Canadian multi-threading specialist Fabric Engine has officially launched v1.0 of its eponymously named high-performance computing (HPC) platform this week under the AGPL license. This new release aims to combine the power of multi-core hardware to bring multi-threaded and compiled performance to dynamic languages such as JavaScript and Python.
Fabric Engine has highlighted the speed of usability advantages of dynamic languages, but says that they are ultimately slow compared to compiled languages unless rebuilt to provide performance — which in turn introduces additional costs.
The company's USP rests upon its claim that Fabric Engine will give the "same performance" as multi-threaded C++, yet retain the ease of use and speed of iteration of dynamic languages.
The firm's customers have gone on the record saying that Fabric Engine also benefits from using a language very similar to JavaScript for high-performance operators (vanilla JavaScript/node.js for everything else) -- and that this reduces the need to use C++. The upshot being that developers can then potentially avoid the whole code-compile-run cycle and use a more immediate execute model.

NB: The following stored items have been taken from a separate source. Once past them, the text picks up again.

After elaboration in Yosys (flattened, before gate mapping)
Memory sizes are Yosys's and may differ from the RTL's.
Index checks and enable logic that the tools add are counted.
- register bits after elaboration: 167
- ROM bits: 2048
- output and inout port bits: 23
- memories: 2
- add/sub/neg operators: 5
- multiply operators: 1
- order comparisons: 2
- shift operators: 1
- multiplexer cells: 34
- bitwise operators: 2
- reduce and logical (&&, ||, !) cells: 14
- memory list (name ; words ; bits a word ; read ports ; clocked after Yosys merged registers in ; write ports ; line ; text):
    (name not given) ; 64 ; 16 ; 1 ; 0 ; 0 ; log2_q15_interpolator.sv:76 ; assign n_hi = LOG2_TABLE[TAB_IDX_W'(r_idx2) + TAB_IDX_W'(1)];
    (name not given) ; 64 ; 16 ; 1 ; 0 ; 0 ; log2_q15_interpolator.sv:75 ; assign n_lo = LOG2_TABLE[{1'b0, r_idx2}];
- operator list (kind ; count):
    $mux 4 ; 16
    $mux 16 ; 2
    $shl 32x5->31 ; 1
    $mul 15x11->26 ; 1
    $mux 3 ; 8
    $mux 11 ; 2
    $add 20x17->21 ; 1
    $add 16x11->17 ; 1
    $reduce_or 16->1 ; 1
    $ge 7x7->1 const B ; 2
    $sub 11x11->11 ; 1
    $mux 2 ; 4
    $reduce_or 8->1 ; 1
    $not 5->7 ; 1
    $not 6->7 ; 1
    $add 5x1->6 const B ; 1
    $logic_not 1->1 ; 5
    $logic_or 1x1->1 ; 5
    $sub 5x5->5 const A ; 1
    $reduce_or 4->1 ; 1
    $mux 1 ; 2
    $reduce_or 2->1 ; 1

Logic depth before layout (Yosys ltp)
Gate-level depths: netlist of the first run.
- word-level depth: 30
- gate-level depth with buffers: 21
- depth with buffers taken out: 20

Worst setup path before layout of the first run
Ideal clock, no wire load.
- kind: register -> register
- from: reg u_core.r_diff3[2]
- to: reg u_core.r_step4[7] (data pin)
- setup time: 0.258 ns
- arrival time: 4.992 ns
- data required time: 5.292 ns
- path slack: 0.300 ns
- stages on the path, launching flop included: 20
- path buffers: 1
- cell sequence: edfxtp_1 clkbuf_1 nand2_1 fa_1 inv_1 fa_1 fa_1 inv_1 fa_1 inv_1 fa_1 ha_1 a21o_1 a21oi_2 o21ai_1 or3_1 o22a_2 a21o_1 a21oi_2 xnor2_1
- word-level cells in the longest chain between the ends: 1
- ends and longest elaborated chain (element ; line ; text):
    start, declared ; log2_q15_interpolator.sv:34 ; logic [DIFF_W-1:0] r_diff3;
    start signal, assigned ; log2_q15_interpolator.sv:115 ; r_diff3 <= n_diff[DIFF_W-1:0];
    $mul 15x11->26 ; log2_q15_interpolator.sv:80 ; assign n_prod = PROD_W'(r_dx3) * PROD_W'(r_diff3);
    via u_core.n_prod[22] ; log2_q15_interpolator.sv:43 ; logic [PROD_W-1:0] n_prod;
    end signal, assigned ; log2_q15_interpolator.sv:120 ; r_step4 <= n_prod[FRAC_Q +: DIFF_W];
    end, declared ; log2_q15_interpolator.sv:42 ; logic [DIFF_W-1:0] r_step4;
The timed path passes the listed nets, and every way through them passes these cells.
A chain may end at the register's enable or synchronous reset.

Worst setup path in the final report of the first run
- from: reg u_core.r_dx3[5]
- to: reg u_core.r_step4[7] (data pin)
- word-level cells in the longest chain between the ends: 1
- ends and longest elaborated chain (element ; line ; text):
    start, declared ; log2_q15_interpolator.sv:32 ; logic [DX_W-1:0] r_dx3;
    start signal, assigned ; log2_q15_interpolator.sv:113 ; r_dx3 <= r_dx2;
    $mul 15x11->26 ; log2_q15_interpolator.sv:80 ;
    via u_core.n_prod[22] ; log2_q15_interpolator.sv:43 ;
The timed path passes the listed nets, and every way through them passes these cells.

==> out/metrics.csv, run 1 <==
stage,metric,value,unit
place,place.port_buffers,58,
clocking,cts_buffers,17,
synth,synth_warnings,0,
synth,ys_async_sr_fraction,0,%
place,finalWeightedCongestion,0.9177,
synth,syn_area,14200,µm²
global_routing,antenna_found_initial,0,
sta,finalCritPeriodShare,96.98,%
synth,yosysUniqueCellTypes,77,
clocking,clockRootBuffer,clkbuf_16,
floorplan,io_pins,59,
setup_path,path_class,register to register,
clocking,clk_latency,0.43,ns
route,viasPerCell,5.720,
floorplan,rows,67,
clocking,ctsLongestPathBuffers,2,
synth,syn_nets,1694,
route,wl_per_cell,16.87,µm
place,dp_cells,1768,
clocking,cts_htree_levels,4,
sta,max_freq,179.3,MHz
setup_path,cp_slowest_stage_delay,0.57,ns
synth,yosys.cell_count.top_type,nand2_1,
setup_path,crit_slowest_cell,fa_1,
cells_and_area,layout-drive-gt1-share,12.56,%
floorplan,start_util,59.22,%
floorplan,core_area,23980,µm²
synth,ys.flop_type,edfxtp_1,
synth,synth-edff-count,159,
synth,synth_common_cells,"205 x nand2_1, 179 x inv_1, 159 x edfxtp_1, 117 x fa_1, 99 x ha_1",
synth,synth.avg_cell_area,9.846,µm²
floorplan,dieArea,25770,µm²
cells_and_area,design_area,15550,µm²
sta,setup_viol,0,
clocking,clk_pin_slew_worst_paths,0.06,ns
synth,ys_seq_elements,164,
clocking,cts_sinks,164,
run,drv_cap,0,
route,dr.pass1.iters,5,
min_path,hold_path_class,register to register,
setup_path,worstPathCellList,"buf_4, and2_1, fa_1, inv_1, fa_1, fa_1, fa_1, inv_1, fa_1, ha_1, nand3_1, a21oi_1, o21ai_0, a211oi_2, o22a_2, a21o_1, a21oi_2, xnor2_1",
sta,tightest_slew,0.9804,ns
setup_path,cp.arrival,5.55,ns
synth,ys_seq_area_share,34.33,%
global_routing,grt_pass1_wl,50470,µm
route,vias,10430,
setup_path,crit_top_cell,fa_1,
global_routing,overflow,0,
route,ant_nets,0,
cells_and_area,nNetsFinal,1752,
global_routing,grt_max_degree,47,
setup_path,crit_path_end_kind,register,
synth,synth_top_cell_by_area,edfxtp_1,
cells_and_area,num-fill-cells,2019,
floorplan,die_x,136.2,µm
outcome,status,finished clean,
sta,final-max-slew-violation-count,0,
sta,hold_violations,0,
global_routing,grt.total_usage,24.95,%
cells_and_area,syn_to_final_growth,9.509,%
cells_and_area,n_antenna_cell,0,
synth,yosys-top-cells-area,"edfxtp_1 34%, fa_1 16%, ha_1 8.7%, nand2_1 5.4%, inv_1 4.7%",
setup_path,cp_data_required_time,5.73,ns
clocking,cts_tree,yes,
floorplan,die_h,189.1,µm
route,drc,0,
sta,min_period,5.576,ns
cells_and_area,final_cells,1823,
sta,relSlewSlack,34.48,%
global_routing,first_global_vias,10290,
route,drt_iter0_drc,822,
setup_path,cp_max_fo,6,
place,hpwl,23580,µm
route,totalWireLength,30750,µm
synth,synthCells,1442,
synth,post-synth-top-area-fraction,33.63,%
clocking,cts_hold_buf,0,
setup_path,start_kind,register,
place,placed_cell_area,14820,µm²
<file path="config.mk">
export PLATFORM = sky130hd
export DESIGN_NAME = mpeg_audio_frame_length_unit
export DESIGN_NICKNAME = d
export VERILOG_FILES = /design/src/design/mpal_pkg.sv /design/src/design/mpeg_audio_frame_length_unit.sv
export SDC_FILE = /design/constraint.sdc
export NUM_CORES = 1
export LEC_CHECK = 0
export ABC_CLOCK_PERIOD_IN_PS = 13400
export BUFFER_PORTS_ARGS = -buffer_cell sky130_fd_sc_hd__buf_2
export CAP_MARGIN = 25
export CORE_MARGIN = 8
export CORE_UTILIZATION = 50
export CTS_CLUSTER_DIAMETER = 40
export DETAILED_ROUTE_END_ITERATION = 7
export GPL_TIMING_DRIVEN = 0
export PLACE_DENSITY = 0.67
export SETUP_SLACK_MARGIN = 0.4
export SLEW_MARGIN = 20
export SYNTH_ARGS = -nofsm -noshare
export SYNTH_HDL_FRONTEND = slang
export SYNTH_SLANG_ARGS = --single-unit
</file>
<file path="constraint.sdc">
create_clock -name clk_i -period 13.4 [get_ports clk_i]
set_input_delay 2.68 -clock clk_i [delete_from_list [all_inputs] [get_ports clk_i]]
set_output_delay 2.68 -clock clk_i [all_outputs]
set_load 0.05 [all_outputs]
</file>
File: config.mk
export PLATFORM = sky130hd
export DESIGN_NAME = c2d_controller
export DESIGN_NICKNAME = d
export VERILOG_FILES = /design/src/rtl/c2d_pkg.sv /design/src/rtl/c2d_controller.sv
export SDC_FILE = /design/constraint.sdc
export NUM_CORES = 1
export LEC_CHECK = 0
export ABC_AREA = 0
export BUFFER_PORTS_ARGS = -buffer_cell sky130_fd_sc_hd__buf_2
export CORE_AREA = 2 2 39 41
export DETAILED_ROUTE_END_ITERATION = 6
export DIE_AREA = 0 0 41 43
export SLEW_MARGIN = 15
export SYNTH_ARGS = -nofsm -noshare
export SYNTH_HDL_FRONTEND = slang
export SYNTH_SLANG_ARGS = --single-unit
export TNS_END_PERCENT = 100
File: constraint.sdc
create_clock -name clk_i -period 1.18 [get_ports clk_i]
set_clock_uncertainty 0.05 [all_clocks]
set_input_delay 0 -clock clk_i [delete_from_list [all_inputs] [get_ports clk_i]]
set_output_delay 0 -clock clk_i [all_outputs]
set_load 0.1 [all_outputs]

According to the company's official news stream, "On the server and in the cloud, Fabric Engine is ideal for addressing compute-bound problems that require raw execution performance. With node.js, Fabric Engine provides an asynchronous compute model that works well alongside the other services that node provides."
NOTE: High-performance applications (HPC) encompass such apps as those used in game development, animation, film production, GIS, medicine, and other industries that are greedy for performance.
Fabric Engine currently runs as a browser plug-in and is currently in beta for a Python/QT desktop framework.